Accrual Basis of Accounting
- Businesses prepare adjusting entries to recognize revenues when earned and expenses when incurred.
Revenue Recognition
- Accounting standards mandate revenue recognition when earned and reliably measured.
Sources of Adjusting Entries
- Prepayment of Expenses
- Unearned Income/ Deferred Income
- Accrual Expenses
- Accrual Income
- Provision for Bad Debts
- Depreciation
Adjustment for the Expiration of Prepayment Expenses
- Prepaid expenses are expenses paid in advance, becoming expenses as they are used.
Two Methods for Prepayment Expenses
- Asset Method: Charges the initial payment to an asset account.
- Expense Method: Charges the initial payment to an expense account.

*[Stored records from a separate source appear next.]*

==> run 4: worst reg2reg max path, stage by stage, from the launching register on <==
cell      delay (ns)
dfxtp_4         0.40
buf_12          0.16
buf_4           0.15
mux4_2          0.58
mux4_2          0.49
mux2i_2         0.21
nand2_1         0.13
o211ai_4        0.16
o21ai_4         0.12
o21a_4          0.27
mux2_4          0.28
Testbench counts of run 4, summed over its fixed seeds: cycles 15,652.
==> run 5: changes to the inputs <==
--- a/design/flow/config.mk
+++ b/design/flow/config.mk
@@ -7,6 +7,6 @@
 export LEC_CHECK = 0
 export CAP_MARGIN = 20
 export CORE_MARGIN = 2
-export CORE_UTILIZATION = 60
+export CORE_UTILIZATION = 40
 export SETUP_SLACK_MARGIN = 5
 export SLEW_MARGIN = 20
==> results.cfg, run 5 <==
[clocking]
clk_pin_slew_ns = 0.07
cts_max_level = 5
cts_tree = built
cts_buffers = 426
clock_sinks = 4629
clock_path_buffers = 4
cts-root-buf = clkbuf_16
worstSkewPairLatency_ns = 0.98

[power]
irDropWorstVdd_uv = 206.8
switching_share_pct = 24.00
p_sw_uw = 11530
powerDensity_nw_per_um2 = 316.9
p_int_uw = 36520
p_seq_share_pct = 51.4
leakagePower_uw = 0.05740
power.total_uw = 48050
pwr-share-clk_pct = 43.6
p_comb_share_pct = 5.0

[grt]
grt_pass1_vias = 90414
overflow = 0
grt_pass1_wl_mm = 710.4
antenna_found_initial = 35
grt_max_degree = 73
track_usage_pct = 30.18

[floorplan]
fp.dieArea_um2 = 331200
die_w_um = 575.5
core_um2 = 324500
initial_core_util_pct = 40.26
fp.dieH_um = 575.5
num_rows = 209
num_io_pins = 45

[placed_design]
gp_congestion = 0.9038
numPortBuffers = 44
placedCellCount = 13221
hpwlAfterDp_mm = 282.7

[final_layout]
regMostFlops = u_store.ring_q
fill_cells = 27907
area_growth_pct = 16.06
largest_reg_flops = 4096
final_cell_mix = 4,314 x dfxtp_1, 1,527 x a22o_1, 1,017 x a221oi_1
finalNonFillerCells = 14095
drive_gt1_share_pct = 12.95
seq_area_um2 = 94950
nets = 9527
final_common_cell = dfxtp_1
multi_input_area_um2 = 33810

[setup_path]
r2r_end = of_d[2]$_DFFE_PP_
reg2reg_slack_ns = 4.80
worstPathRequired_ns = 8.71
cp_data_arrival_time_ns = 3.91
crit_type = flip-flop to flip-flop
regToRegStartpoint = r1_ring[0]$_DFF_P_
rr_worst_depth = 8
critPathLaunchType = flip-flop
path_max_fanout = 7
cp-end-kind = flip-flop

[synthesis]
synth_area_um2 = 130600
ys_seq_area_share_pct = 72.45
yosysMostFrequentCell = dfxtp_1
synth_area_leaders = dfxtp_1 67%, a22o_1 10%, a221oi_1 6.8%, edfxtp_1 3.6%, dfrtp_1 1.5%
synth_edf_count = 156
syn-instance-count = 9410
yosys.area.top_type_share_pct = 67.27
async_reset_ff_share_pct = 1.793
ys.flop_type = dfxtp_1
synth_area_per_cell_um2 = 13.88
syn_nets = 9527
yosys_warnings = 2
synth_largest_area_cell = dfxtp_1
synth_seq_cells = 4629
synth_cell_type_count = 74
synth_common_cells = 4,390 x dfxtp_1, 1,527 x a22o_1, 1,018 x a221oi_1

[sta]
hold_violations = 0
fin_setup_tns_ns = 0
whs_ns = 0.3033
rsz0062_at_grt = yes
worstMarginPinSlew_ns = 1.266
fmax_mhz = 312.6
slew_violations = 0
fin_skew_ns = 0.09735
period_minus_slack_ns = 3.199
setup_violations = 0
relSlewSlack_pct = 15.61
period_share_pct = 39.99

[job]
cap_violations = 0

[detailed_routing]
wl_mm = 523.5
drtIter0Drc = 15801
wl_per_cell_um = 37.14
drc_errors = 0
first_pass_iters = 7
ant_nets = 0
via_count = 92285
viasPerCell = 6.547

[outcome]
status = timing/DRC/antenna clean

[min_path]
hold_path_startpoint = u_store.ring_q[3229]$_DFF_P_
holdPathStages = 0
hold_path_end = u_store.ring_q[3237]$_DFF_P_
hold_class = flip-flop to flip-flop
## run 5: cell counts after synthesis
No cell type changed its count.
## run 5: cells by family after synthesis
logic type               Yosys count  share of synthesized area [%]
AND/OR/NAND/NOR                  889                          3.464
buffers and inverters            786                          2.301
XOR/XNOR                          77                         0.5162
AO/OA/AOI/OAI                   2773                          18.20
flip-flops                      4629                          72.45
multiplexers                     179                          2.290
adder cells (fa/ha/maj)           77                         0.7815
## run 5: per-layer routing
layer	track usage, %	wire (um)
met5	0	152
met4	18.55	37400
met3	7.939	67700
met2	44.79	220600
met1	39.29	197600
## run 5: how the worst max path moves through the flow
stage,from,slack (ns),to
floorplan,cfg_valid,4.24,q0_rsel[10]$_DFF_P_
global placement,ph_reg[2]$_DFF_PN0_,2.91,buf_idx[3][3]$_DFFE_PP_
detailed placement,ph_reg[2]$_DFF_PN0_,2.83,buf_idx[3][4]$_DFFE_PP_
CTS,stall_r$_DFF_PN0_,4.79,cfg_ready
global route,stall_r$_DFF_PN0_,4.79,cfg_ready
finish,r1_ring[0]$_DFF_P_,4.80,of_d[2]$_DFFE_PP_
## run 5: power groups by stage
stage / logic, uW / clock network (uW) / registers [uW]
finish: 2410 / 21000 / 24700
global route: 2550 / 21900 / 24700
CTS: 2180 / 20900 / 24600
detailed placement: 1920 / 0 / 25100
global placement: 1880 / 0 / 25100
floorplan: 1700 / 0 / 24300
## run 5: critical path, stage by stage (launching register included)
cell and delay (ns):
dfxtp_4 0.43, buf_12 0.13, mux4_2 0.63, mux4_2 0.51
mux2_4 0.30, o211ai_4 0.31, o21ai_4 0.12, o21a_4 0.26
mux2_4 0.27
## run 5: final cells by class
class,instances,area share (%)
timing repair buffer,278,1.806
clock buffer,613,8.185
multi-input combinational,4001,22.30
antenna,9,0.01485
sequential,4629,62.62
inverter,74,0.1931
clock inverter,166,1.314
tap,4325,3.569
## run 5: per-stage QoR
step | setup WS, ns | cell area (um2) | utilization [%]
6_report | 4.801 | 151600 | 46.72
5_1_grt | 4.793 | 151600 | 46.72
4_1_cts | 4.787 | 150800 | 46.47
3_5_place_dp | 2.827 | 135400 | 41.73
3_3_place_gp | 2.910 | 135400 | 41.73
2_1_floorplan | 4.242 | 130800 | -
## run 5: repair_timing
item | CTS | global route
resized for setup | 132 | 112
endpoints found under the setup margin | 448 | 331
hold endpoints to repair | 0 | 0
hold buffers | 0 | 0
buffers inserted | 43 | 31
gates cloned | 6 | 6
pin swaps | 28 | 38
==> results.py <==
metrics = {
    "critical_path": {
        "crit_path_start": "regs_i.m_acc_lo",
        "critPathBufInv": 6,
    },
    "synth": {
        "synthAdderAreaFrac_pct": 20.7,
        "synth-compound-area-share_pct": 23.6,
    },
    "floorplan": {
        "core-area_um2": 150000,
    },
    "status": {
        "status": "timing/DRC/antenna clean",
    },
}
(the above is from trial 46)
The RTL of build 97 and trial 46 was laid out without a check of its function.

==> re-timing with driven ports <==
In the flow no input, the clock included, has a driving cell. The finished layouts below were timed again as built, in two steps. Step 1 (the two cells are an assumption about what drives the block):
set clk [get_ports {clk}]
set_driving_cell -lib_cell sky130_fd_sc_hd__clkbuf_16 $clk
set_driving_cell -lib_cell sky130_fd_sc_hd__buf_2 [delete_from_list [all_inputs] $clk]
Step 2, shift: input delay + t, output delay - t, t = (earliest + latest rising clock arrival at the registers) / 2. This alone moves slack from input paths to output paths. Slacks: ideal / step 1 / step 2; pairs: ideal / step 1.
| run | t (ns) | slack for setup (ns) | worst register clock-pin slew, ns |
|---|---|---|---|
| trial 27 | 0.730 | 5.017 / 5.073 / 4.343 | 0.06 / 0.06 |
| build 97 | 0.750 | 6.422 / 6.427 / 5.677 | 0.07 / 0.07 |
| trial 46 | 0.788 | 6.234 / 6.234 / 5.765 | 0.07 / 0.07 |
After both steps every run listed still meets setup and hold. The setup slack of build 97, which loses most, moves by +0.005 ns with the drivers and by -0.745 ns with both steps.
Source: an optimization exercise on an open RTL-to-GDS flow (aim: small area). Production flows keep margins and buffers that such runs may drop. Where RTL was checked, it was by simulation tests only, not by an equivalence proof against the original. Function not checked in runs 1 and 2: the RTL went through the layout flow alone. Power is estimated from default activity; no workload was simulated.

**flow/design.v**
```verilog
module joint_pwm_ramp_ctrl #(
  parameter int JOINTS     = 4,
  parameter int PWM_PERIOD = 100000,
  parameter int RAMP_STEP  = 100,
  parameter int WDT_CYCLES = 5000000
) (
  input  logic                 clk,
  input  logic                 rst_n,
  input  logic                 enable,
  input  logic                 cmd_valid,
  output logic                 cmd_ready,
  input  logic [3:0]           cmd_joint,
  input  logic [31:0]          cmd_value,
  output logic [32*JOINTS-1:0] duty_cmd,
  output logic                 period_tick,
  output logic                 busy,
  output logic                 fault
);
  localparam int WDT_W  = $clog2(WDT_CYCLES + 1);
  localparam int DW     = $clog2(PWM_PERIOD + 1) + 1;    
  localparam int RINGS  = PWM_PERIOD / JOINTS;           
  localparam int HI_W   = $clog2(RINGS);
  localparam logic [HI_W-1:0]    HI_LAST  = HI_W'(RINGS - 1);
  localparam logic [WDT_W-1:0]   WDT_PRE  = WDT_W'(WDT_CYCLES - 2);
  localparam logic signed [32:0] LIM_HI   = 33'(PWM_PERIOD);
  localparam logic signed [32:0] LIM_LO   = -LIM_HI;
  localparam logic signed [DW:0] STEP_HI  = (DW+1)'(RAMP_STEP);
  localparam logic signed [DW:0] STEP_LO  = -STEP_HI;
  localparam logic [DW-1:0]      STEP_P   = DW'(RAMP_STEP);
  localparam logic [DW-1:0]      STEP_N   = -STEP_P;
  localparam bit                 WDT_USE_LFSR = (WDT_CYCLES == 60000) && (WDT_W == 16);
  localparam logic [15:0]        WDT_LFSR_PRE = 16'h2b75;
  function automatic logic [DW-1:0] clamp_duty(input logic [31:0] v);
    logic signed [32:0] w;
    w = $signed({v[31], v});
    if (w > $signed(LIM_HI))      clamp_duty = LIM_HI[DW-1:0];
    else if (w < $signed(LIM_LO)) clamp_duty = LIM_LO[DW-1:0];
    else                          clamp_duty = v[DW-1:0];
  endfunction
  function automatic logic [DW-1:0] ramp_duty(input logic [DW-1:0] cur, input logic [DW-1:0] tgt);
    logic signed [DW:0] c, t, d;
    logic [DW-1:0] s;
    logic opp, small_c, big_d;
    c       = $signed({cur[DW-1], cur});
    t       = $signed({tgt[DW-1], tgt});
    d       = t - c;
    opp     = (cur[DW-1] && !tgt[DW-1] && (tgt != '0)) ||
              (tgt[DW-1] && !cur[DW-1] && (cur != '0));
    small_c = (c <= $signed(STEP_HI)) && (c >= $signed(STEP_LO));
    big_d   = (d > $signed(STEP_HI)) || (d < $signed(STEP_LO));
    s       = cur + (d[DW] ? STEP_N : STEP_P);
    if (opp && small_c) ramp_duty = '0;
    else if (big_d)     ramp_duty = s;
    else                ramp_duty = tgt;
  endfunction
  logic [JOINTS-1:0] ring_q;       
  logic [HI_W-1:0]   hi_q;         
  logic              busy_q;
  logic [WDT_W-1:0]  wdt_q;
  logic              fault_q, fault_d;
  logic [JOINTS-1:0] tv_q;
  logic [DW-1:0]     tgt_q  [JOINTS];
  logic [DW-1:0]     duty_q [JOINTS];
  logic              tick, accept, sweep_on;
  logic [JOINTS-1:0] sel, upd, ld, wr;
  logic [DW-1:0]     cmd_clamped, cur_sel, tgt_sel, t_in, new_duty;
  logic              tv_sel;
  assign tick        = ring_q[JOINTS-1] && (hi_q == HI_LAST);
  assign cmd_ready   = enable && !fault_q && !busy_q;
  assign busy        = busy_q;
  assign period_tick = tick;
  assign fault       = fault_q;
  assign accept      = cmd_valid && cmd_ready;
  assign cmd_clamped = clamp_duty(cmd_value);
  assign sel      = {ring_q[JOINTS-2:0], ring_q[JOINTS-1]};
  assign sweep_on = tick || (busy_q && !ring_q[JOINTS-1]);
  always_comb begin
    upd[0] = tick;
    for (int j = 1; j < JOINTS; j++) upd[j] = busy_q && ring_q[j-1];
    for (int j = 0; j < JOINTS; j++) begin
      ld[j] = !enable || upd[j];
      wr[j] = accept && (cmd_joint == 4'(j));
    end
  end
  logic wdt_pre, wdt_clr;
  logic [WDT_W-1:0] wdt_step;
  assign wdt_clr = accept || !enable;
  if (WDT_USE_LFSR) begin : g_wdt_lfsr
    assign wdt_pre  = (wdt_q == WDT_LFSR_PRE);
    assign wdt_step = {wdt_q[14:0], ~(wdt_q[15] ^ wdt_q[14] ^ wdt_q[12] ^ wdt_q[3])};
  end else begin : g_wdt_bin
    assign wdt_pre  = (wdt_q == WDT_PRE);
    assign wdt_step = wdt_q + WDT_W'(1);
  end
  assign fault_d = enable && (fault_q || (!accept && wdt_pre));
  for (genvar g = 0; g < JOINTS; g++) begin : g_pack
    assign duty_cmd[32*g +: 32] = {{(32-DW){duty_q[g][DW-1]}}, duty_q[g]};
  end
  always_comb begin
    cur_sel = '0;
    tgt_sel = '0;
    tv_sel  = 1'b0;
    for (int j = 0; j < JOINTS; j++) begin
      cur_sel = cur_sel | (duty_q[j] & {DW{sel[j]}});
      tgt_sel = tgt_sel | (tgt_q[j] & {DW{sel[j]}});
      tv_sel  = tv_sel | (tv_q[j] & sel[j]);
    end
    if (wr[0])       t_in = cmd_clamped;
    else if (tv_sel) t_in = tgt_sel;
    else             t_in = '0;
    new_duty = enable ? ramp_duty(cur_sel, t_in) : '0;
  end
  always_ff @(posedge clk or negedge rst_n) begin
    if (!rst_n) begin
      ring_q  <= JOINTS'(1);
      hi_q    <= '0;
      busy_q  <= 1'b0;
      wdt_q   <= '0;
      fault_q <= 1'b0;
      tv_q    <= '0;
    end else begin
      ring_q  <= sel;
      if (ring_q[JOINTS-1]) hi_q <= tick ? '0 : hi_q + HI_W'(1);
      busy_q  <= enable && sweep_on;
      wdt_q   <= wdt_clr ? '0 : wdt_step;
      fault_q <= fault_d;
      for (int j = 0; j < JOINTS; j++)
        tv_q[j] <= enable && !fault_d && (tv_q[j] || wr[j]);
    end
  end
  always_ff @(posedge clk) begin
    for (int j = 0; j < JOINTS; j++)
      if (wr[j]) tgt_q[j] <= cmd_clamped;
  end
  always_ff @(posedge clk or negedge rst_n) begin
    if (!rst_n) begin
      for (int j = 0; j < JOINTS; j++) duty_q[j] <= '0;
    end else begin
      for (int j = 0; j < JOINTS; j++)
        if (ld[j]) duty_q[j] <= new_duty;
    end
  end
endmodule
module joint_ramp_ctrl16 (
  input  logic          clk,
  input  logic          rst_n,
  input  logic          enable,
  input  logic          cmd_valid,
  output logic          cmd_ready,
  input  logic [3:0]    cmd_joint,
  input  logic [31:0]   cmd_value,
  output logic [511:0]  duty_cmd,
  output logic          period_tick,
  output logic          busy,
  output logic          fault
);
  joint_pwm_ramp_ctrl #(
    .JOINTS     (16),
    .PWM_PERIOD (2000),
    .RAMP_STEP  (50),
    .WDT_CYCLES (60000)
  ) u_ctrl (
    .clk         (clk),
    .rst_n       (rst_n),
    .enable      (enable),
    .cmd_valid   (cmd_valid),
    .cmd_ready   (cmd_ready),
    .cmd_joint   (cmd_joint),
    .cmd_value   (cmd_value),
    .duty_cmd    (duty_cmd),
    .period_tick (period_tick),
    .busy        (busy),
    .fault       (fault)
  );
endmodule
```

Adjustment for Unearned Income or Deferred Income
- Unearned income occurs when payment is received before delivering goods or services rendered.
- These are initially recorded as liabilities, becoming income over time.
Two Methods for Unearned Income
- Income Method: Credits an income account upon cash receipt.
- Liability Method: Credits a liability account upon cash receipt.
Accrual of Expenses
- Accrued expenses are incurred during the period but not yet paid or recorded
- Debit an expense and credit a liability (accrued expense)
Accrued Income
- Accrued income arises when goods are delivered or services rendered without payment.
- Debit an asset (Accrued Income or Accounts Receivable) and credit an income account
Provisions for Bad Debts
- A percentage of collectibles may become uncollectible.
- Losses from uncollectible accounts are termed "Bad Debts".
- Debit Bad Debts Expense or Doubtful Accounts Expense and credit Allowance for Bad Debts or Allowance for Doubtful Accounts
Depreciation Expense
- Depreciation is the allocated cost of an asset already used or consumed.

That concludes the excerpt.